=== Brief ===
In the data below, one line contains "floorplan,wd_src[0],0.36" and a later one contains "and+or+nand+nor,27,0.453". Print both, with every line between them, exactly and alone.

=== Information shown ===
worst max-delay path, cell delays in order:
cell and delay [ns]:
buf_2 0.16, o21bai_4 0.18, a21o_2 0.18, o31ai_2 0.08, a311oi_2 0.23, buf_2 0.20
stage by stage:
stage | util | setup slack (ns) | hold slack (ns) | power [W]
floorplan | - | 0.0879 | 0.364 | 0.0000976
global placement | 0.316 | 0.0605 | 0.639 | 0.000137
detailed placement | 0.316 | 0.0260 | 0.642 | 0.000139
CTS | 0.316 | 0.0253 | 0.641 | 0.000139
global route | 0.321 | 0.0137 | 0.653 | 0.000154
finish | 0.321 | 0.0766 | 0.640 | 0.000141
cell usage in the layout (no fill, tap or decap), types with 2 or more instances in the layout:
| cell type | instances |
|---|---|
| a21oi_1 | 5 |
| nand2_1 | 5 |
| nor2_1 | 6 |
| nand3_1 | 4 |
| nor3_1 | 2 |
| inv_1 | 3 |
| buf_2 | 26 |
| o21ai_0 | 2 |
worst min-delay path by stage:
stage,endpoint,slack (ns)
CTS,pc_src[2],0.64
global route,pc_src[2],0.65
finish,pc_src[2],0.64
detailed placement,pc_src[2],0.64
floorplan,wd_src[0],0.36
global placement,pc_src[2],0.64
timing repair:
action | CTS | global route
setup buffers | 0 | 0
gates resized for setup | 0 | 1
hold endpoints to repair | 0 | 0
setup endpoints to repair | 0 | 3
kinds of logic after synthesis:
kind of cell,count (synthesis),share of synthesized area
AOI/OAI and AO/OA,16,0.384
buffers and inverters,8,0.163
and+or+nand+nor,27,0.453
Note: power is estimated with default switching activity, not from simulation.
$ cat config.mk
export PLATFORM = sky130hd
export DESIGN_NAME = wdog_window_top
export DESIGN_NICKNAME = d
export VERILOG_FILES = /design/src/rtl/wdog_pkg.sv /design/src/rtl/wdog_regs.sv /design/src/rtl/wdog_timer.sv /design/src/rtl/wdog_pulse.sv /design/src/rtl/wdog_window_top.sv
export SDC_FILE = /design/constraint.sdc
export NUM_CORES = 1
export LEC_CHECK = 0
export BUFFER_PORTS_ARGS = -buffer_cell sky130_fd_sc_hd__buf_2
export CORE_MARGIN = 2
export CORE_UTILIZATION = 64
export CTS_BUF_LIST = sky130_fd_sc_hd__clkbuf_8
export DETAILED_ROUTE_END_ITERATION = 16
export HOLD_SLACK_MARGIN = 0.03
export MAX_ROUTING_LAYER = met4
export PLACE_DENSITY = 0.92
export SYNTH_ARGS = -nofsm -noshare
export SYNTH_HDL_FRONTEND = slang
export SYNTH_SLANG_ARGS = --single-unit
$ cat constraint.sdc
create_clock -name clk -period 4 [get_ports clk]
set_input_delay 0.4 -clock clk [delete_from_list [all_inputs] [get_ports clk]]
set_output_delay 0.4 -clock clk [all_outputs]
set_load 0.01 [all_outputs]
[config.mk]
export PLATFORM = sky130hd
export DESIGN_NAME = seg_addr_gen
export DESIGN_NICKNAME = d
export VERILOG_FILES = /design/src/rtl/seg_addr_gen.sv
export SDC_FILE = /design/constraint.sdc
export NUM_CORES = 1
export LEC_CHECK = 0
export ABC_AREA = 1
export BUFFER_PORTS_ARGS = -buffer_cell sky130_fd_sc_hd__clkbuf_2
export CAP_MARGIN = 20
export CELL_PAD_IN_SITES_DETAIL_PLACEMENT = 2
export CELL_PAD_IN_SITES_GLOBAL_PLACEMENT = 2
export CORE_ASPECT_RATIO = 0.8
export CORE_MARGIN = 2
export CORE_UTILIZATION = 34
export DETAILED_ROUTE_END_ITERATION = 12
export MAX_ROUTING_LAYER = met4
export PLACE_DENSITY_LB_ADDON = 0.1
export SLEW_MARGIN = 5
export SYNTH_ARGS = -nofsm -noshare
export SYNTH_HDL_FRONTEND = slang
export SYNTH_SLANG_ARGS = --single-unit
[constraint.sdc]
create_clock -name clk -period 3 [get_ports clk]
set_input_delay 0.6 -clock clk [delete_from_list [all_inputs] [get_ports clk]]
set_output_delay 0.6 -clock clk [all_outputs]
set_load 0.005 [all_outputs]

=== Problem solution ===
floorplan,wd_src[0],0.36
global placement,pc_src[2],0.64
timing repair:
action | CTS | global route
setup buffers | 0 | 0
gates resized for setup | 0 | 1
hold endpoints to repair | 0 | 0
setup endpoints to repair | 0 | 3
kinds of logic after synthesis:
kind of cell,count (synthesis),share of synthesized area
AOI/OAI and AO/OA,16,0.384
buffers and inverters,8,0.163
and+or+nand+nor,27,0.453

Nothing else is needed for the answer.